Retomamos de nuevo el camino empedrado que nos conducía al coche, a la carretera, a la realidad de una redacción en la que las prisas de vivir nos impedían disfrutar de cada encuentro, de cada paso, también de cada instante de soledad.

El aire era frío, tal vez debido al contraste. La calidez se quedó tras la puerta de aquella anciana, más joven que yo, de aquella mujer acogedora que todos querían para sí, tal vez sabedores de que cualquier día podía ser el último y de que, por tanto, sólo les restaba ser felices con ella a cada paso.


1 comentario:

Markesa Merteuil dijo...

Es una de las cosas que me da miedo, cumplir años y perder la ilusión. O envejecer y ser un estorbo... O levantarme un día y encontrar la casa vacía... o peor aún sentirme vacía.

Vaya con el relato, me has hecho pensar y no son horas...

Escrito por Chica simple 12/06/2007 15:24

Precisamente por eso me impactó tanto. He hecho tal vez una veintena de entrevistas a centenarios y centenarias (muchas de ellas impactantes, no sólo por lo que contaban sino por lo que, en algún caso, recordaban tan vívido). Me impactó porque sonreía con la mirada, por su casa llena de gentes, por su amabilidad, por su ironía, por su frescura...

Creo que el verdadero aprendizaje debería conducirnos a un estado similar al de aquella anciana, que no temía a la muerte, sólo a no disfrutar de la vida. Por cierto, bienvenida.

Escrito por MarkesaMerteuil 12/06/2007 16:28

Supongo que debe de llegar un momento, la recta final, en que uno no quiere atesorar más de lo que tiene, simplemente disfrutar de lo que se ha conseguido, algo así como el premio por haber llegado... Casi prefiero pasarme mucho tiempo en el camino, tiene su aquel... La muerte es algo que siempre me ha dado pánico, pero no se digas a nadie.

Gracias.

Escrito por Chica simple 12/06/2007 17:44

A mí la muerte no me da miedo. Sólo el dolor... Bueno, también no haber sabido aprovechar el tiempo.
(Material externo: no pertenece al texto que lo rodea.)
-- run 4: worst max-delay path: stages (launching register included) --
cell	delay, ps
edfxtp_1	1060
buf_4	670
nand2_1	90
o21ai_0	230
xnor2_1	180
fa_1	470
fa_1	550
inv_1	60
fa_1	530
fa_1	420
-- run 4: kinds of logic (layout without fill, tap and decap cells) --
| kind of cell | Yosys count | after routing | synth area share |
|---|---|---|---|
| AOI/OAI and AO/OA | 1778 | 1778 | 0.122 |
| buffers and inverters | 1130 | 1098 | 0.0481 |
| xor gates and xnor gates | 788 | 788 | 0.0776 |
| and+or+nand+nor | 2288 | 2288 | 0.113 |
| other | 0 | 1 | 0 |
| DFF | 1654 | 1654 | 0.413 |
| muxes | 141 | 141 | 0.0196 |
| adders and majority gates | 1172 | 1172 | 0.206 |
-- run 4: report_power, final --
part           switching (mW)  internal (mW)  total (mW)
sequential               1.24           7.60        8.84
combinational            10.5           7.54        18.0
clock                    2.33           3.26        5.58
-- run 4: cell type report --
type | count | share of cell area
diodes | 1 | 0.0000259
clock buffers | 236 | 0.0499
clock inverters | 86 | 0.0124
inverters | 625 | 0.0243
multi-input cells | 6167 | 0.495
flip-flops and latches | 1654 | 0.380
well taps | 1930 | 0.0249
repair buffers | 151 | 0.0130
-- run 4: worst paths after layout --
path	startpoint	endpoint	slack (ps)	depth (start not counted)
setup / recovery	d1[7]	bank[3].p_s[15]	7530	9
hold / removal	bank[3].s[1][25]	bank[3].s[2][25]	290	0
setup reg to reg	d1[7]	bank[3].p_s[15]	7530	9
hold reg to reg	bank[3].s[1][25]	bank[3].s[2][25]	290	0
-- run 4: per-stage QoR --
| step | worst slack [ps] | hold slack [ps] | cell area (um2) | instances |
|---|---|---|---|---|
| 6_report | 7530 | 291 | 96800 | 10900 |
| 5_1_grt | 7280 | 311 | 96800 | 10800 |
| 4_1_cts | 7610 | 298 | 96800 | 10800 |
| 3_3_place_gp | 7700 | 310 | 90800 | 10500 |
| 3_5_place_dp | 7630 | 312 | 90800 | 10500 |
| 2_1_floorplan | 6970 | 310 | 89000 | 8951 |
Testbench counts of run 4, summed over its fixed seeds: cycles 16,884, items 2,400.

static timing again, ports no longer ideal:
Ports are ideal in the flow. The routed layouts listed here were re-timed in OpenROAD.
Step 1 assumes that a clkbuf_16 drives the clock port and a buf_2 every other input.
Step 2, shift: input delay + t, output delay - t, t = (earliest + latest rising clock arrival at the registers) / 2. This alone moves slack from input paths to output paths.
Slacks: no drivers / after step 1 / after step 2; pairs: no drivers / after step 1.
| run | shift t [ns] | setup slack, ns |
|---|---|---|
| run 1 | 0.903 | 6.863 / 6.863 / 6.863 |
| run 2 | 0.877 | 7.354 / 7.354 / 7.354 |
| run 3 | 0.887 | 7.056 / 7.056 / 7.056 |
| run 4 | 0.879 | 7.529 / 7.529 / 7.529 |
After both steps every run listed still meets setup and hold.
Escrito por MarkesaMerteuil 12/06/2007 17:53

Es curioso, la ironía de la vida. Que de mayores lleguemos a recuperar la sabiduría de vivir como niños. Disfrutar de cada momento como si fuese el mejor y no preocuparnos por el futuro. "Había aprendido a no desear, a gozar simplemente aquello que le venía dado. Sin más pretensiones"; lo relatado es una verdad que se nos olvida muchas veces.

Escrito por Manuel 24/06/2007 02:20

Es el hedonismo que yo tanto persigo, Manuel.

Escrito por MarkesaMerteuil 24/06/2007 11:57

si, te entiendo perfectamente. Me gusta.